There’s not much you can say about phở that hasn't already been said. From its complicated origin to its deliciousness to its ubiquity on Saigon’s streets, the subject has been covered ad nauseam. However, phở chua Lạng Sơn — mixed dry phở with sweet and sour sauce — is uncharted territory.
There’s just something about Saigon’s alleys that makes them the perfect site for both opening a food stall and relishing a good meal. Perhaps it could be the bustling traffic and throngs of passersby or the sense of community brought about by the closeness of Saigon’s standard tube houses. This week’s Hẻm Gem is tucked away in one such community, shielded by residential abodes and hidden under a bevy of stark, white neighborhood lamps.
A few months ago, I was introduced to the magic of phở chua by a friend who happens to live in the area. District 3’s Bàn Cờ neighborhood is a veritable maze. Made up of myriad quaint streets and hẻms in grid formation (bàn cờ means chessboard in Vietnamese), the area is notoriously easy to get lost in. Thankfully, I was with a local who was much more well-versed in navigating Bàn Cờ’s bewildering web of streets.
After thoroughly consulting Google Maps for the exact location of the phở stall, my colleague Brandon and I make a trek to the eatery at 4pm in a quest to avoid Saigon’s sporadic rain. As a photographer, Brandon wishes to catch the best lighting in order to showcase the dish’s true beauty, while I simply pray that I can enjoy my phở chua as it is — dry and sans rainwater.

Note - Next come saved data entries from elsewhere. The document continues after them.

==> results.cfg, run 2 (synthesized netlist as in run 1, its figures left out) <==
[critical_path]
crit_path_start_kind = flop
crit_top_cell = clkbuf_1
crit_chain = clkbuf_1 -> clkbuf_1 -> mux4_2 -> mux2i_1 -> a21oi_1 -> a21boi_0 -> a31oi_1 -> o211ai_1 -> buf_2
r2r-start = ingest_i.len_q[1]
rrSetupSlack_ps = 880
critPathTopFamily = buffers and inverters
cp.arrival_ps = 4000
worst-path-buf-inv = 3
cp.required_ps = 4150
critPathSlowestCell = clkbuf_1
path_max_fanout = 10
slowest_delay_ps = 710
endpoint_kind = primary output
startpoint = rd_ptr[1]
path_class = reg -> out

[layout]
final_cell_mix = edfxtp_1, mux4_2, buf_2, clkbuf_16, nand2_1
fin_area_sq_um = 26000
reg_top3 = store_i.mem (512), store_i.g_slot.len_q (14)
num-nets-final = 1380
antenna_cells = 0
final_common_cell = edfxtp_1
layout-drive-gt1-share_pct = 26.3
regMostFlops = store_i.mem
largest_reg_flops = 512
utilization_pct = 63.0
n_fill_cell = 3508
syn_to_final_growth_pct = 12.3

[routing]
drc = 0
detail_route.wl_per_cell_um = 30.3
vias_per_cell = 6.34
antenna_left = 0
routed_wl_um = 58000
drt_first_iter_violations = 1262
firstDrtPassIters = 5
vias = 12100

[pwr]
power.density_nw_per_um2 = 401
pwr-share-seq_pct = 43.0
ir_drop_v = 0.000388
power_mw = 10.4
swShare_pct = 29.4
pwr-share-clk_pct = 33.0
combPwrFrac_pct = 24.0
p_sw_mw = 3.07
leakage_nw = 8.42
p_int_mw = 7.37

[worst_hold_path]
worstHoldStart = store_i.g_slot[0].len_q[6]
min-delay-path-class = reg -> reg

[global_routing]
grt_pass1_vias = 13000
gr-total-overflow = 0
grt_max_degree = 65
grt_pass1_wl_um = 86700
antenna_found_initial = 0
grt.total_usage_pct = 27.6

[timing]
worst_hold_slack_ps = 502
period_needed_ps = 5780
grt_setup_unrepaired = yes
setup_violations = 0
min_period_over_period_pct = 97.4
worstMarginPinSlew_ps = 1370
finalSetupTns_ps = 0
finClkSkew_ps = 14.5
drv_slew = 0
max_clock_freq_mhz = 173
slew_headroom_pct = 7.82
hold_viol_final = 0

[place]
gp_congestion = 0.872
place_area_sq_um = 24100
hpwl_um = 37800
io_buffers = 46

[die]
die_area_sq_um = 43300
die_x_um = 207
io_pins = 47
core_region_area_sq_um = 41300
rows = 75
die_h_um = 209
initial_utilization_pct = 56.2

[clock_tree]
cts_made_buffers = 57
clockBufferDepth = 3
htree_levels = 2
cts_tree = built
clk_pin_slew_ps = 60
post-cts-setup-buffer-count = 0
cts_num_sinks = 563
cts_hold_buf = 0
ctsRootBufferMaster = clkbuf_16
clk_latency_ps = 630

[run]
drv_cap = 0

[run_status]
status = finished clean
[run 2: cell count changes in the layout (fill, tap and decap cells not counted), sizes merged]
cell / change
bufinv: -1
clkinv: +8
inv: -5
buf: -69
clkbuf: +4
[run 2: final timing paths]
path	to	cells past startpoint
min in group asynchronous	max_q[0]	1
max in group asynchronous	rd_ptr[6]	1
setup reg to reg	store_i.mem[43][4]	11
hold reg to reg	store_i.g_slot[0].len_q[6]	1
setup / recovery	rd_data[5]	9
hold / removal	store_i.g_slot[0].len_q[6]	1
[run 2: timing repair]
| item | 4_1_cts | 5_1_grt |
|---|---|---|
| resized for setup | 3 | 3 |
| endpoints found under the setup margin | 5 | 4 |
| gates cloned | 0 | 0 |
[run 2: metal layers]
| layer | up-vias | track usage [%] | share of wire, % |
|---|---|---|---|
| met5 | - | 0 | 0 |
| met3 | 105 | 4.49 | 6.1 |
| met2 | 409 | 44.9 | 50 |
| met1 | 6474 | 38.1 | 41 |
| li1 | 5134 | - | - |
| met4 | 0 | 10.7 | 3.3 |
### config.mk
export PLATFORM = sky130hd
export DESIGN_NAME = crt_raster_timer
export DESIGN_NICKNAME = d
export VERILOG_FILES = /design/src/rtl/rtc_pkg.sv /design/src/rtl/rtc_regs.sv /design/src/rtl/rtc_ctrl.sv /design/src/rtl/rtc_datapath.sv /design/src/rtl/crt_raster_timer.sv
export SDC_FILE = /design/constraint.sdc
export NUM_CORES = 1
export LEC_CHECK = 0
export BUFFER_PORTS_ARGS = -buffer_cell sky130_fd_sc_hd__buf_2
export CAP_MARGIN = 10
export CORE_UTILIZATION = 56
export CTS_BUF_LIST = sky130_fd_sc_hd__clkbuf_4 sky130_fd_sc_hd__clkbuf_8
export DETAILED_ROUTE_END_ITERATION = 10
export GPL_TIMING_DRIVEN = 0
export PLACE_DENSITY = 0.85
export RECOVER_POWER = 50
export SLEW_MARGIN = 5
export SYNTH_ARGS = -nofsm -noshare
export SYNTH_HDL_FRONTEND = slang
export SYNTH_SLANG_ARGS = --single-unit
### constraint.sdc
create_clock -name clk -period 3.6 [get_ports clk]
set_clock_uncertainty 0.2 [all_clocks]
set_input_delay 0.72 -clock clk [delete_from_list [all_inputs] [get_ports clk]]
set_output_delay 0.72 -clock clk [all_outputs]
set_load 0.01 [all_outputs]
### src/rtl/rtc_pkg.sv
package rtc_pkg;
  localparam int ADDR_W  = 14;
  localparam int RA_W    = 5;
  localparam int HC_W    = 8;
  localparam int VR_W    = 7;
  localparam int DATA_W  = 8;
  localparam int IDX_W   = 5;
  localparam int SW_W    = 4;
  localparam int FRAME_W = 5;
  localparam int FAST_BIT = 3;
  localparam int SLOW_BIT = 4;

  localparam logic [IDX_W-1:0] REG_HTOTAL   = 5'd0;
  localparam logic [IDX_W-1:0] REG_HDISP    = 5'd1;
  localparam logic [IDX_W-1:0] REG_HSYNC    = 5'd2;
  localparam logic [IDX_W-1:0] REG_SYNCW    = 5'd3;
  localparam logic [IDX_W-1:0] REG_VTOTAL   = 5'd4;
  localparam logic [IDX_W-1:0] REG_VADJ     = 5'd5;
  localparam logic [IDX_W-1:0] REG_VDISP    = 5'd6;
  localparam logic [IDX_W-1:0] REG_VSYNC    = 5'd7;
  localparam logic [IDX_W-1:0] REG_MODE     = 5'd8;
  localparam logic [IDX_W-1:0] REG_MAXSCAN  = 5'd9;
  localparam logic [IDX_W-1:0] REG_CURTOP   = 5'd10;
  localparam logic [IDX_W-1:0] REG_CURBOT   = 5'd11;
  localparam logic [IDX_W-1:0] REG_STARTHI  = 5'd12;
  localparam logic [IDX_W-1:0] REG_STARTLO  = 5'd13;
  localparam logic [IDX_W-1:0] REG_CURHI    = 5'd14;
  localparam logic [IDX_W-1:0] REG_CURLO    = 5'd15;
  localparam logic [IDX_W-1:0] REG_PENHI    = 5'd16;
  localparam logic [IDX_W-1:0] REG_PENLO    = 5'd17;

  typedef enum logic [1:0] {
    BLINK_STEADY = 2'd0,
    BLINK_OFF    = 2'd1,
    BLINK_FAST   = 2'd2,
    BLINK_SLOW   = 2'd3
  } blink_e;

  typedef struct packed {
    logic [HC_W-1:0]  hTotal;
    logic [HC_W-1:0]  hDisp;
    logic [HC_W-1:0]  hSyncPos;
    logic [SW_W-1:0]  hSyncWidth;
    logic [SW_W-1:0]  vSyncWidth;
    logic [VR_W-1:0]  vTotal;
    logic [RA_W-1:0]  vAdjust;
    logic [VR_W-1:0]  vDisp;
    logic [VR_W-1:0]  vSyncRow;
    logic             interlace;
    logic [RA_W-1:0]  maxScan;
    blink_e           blinkMode;
  } rtcTiming_t;

  typedef struct packed {
    logic [ADDR_W-1:0] startAddr;
    logic [ADDR_W-1:0] cursorAddr;
    logic [RA_W-1:0]   curTop;
    logic [RA_W-1:0]   curBot;
  } rtcAddr_t;

  typedef struct packed {
    logic rowAdvance;
    logic frameReload;
  } rtcStrobe_t;
endpackage
[src/rtl/nvs_pkg.sv]
package nvs_pkg;
    typedef enum logic [1:0] {
        OP_IDLE   = 2'd0,
        OP_STORE  = 2'd1,
        OP_RECALL = 2'd2
    } op_e;
endpackage

[src/rtl/nvs_access_decode.sv]
module nvs_access_decode (
    input  logic ce_n,
    input  logic oe_n,
    input  logic we_n,
    input  logic stbusy_n,
    input  logic inhibit,
    output logic rd_en,
    output logic wr_en
);
    logic host_ok;

    always_comb begin
        host_ok = !ce_n && stbusy_n && !inhibit;
        rd_en   = host_ok && !oe_n && we_n;
        wr_en   = host_ok && !we_n;
    end
endmodule

[src/rtl/nvs_cell_array.sv]
module nvs_cell_array #(
    parameter int DEPTH_W = 6,
    parameter int DATA_W  = 8,
    localparam int DEPTH  = 1 << DEPTH_W
) (
    input  logic               clk,
    input  logic               wr_en,
    input  logic [DEPTH_W-1:0] idx,
    input  logic [DATA_W-1:0]  wr_data,
    output logic [DATA_W-1:0]  rd_data,
    input  logic               do_store,
    input  logic               do_recall
);
    logic [DATA_W-1:0] sram_q [DEPTH];
    logic [DATA_W-1:0] nv_q   [DEPTH];

    // Bulk transfer: every word moves in the same edge.
    always_ff @(posedge clk) begin
        for (int i = 0; i < DEPTH; i++) begin
            if (do_recall) begin
                sram_q[i] <= nv_q[i];
            end else if (wr_en && idx == DEPTH_W'(i)) begin
                sram_q[i] <= wr_data;
            end
            if (do_store) begin
                nv_q[i] <= sram_q[i];
            end
        end
    end

    assign rd_data = sram_q[idx];
endmodule
`config.mk`:
```
export PLATFORM = sky130hd
export DESIGN_NAME = rchg_sched
export DESIGN_NICKNAME = d
export VERILOG_FILES = /design/src/rtl/rchg_pkg.sv /design/src/rtl/rchg_regs.sv /design/src/rtl/rchg_period.sv /design/src/rtl/rchg_timer.sv /design/src/rtl/rchg_monitor.sv /design/src/rtl/rchg_sched.sv
export SDC_FILE = /design/constraint.sdc
export NUM_CORES = 1
export LEC_CHECK = 0
export ABC_AREA = 0
export ABC_CLOCK_PERIOD_IN_PS = 5620
export BUFFER_PORTS_ARGS = -buffer_cell sky130_fd_sc_hd__buf_2
export CAP_MARGIN = 15
export CELL_PAD_IN_SITES_DETAIL_PLACEMENT = 2
export CELL_PAD_IN_SITES_GLOBAL_PLACEMENT = 2
export CORE_MARGIN = 4
export CORE_UTILIZATION = 36
export DETAILED_ROUTE_END_ITERATION = 10
export PLACE_DENSITY_LB_ADDON = 0.1
export SYNTH_ARGS = -nofsm -noshare
export SYNTH_HDL_FRONTEND = slang
export SYNTH_SLANG_ARGS = --single-unit
```
`constraint.sdc`:
```
create_clock -name clk -period 5.62 [get_ports clk]
set_input_delay 0.281 -clock clk [delete_from_list [all_inputs] [get_ports clk]]
set_output_delay 0.281 -clock clk [all_outputs]
set_load 0.05 [all_outputs]
```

Lady luck is apparently on our side because we manage to find the stall without any trouble despite District 3’s labyrinth of hẻms. The stall is still as homey as I remember because it’s literally in somebody’s home. The front of the house opens into an especially spacious alley, a rare find in Saigon. The owner has set up a few metallic tables along with a simple glass display housing a range of prepared ingredients: shredded strands of rau muống (morning glory), huge slabs of boiled xá xíu (pork shoulder) and chicken innards.
The team behind the stall consists of three ladies who work the cooking station as if they’re preparing for someone’s wedding lunch in the countryside: bantering away with the occasional teasing and hot gossip. According to the owner, a Lạng Son native who migrated to Saigon decades ago, the stall has been in business since the 1950s. Her parents both hail from the northern province but moved to Saigon in hopes of finding a better way to earn a living.
We sit down at a table located a stone’s throw from the main cooking station and in front of somebody else’s home. A few years ago, I would have been worried that somebody may come out and shoo us away, but after months of eating my way through Saigon’s eclectic spectrum of eateries, things like this don’t faze me anymore.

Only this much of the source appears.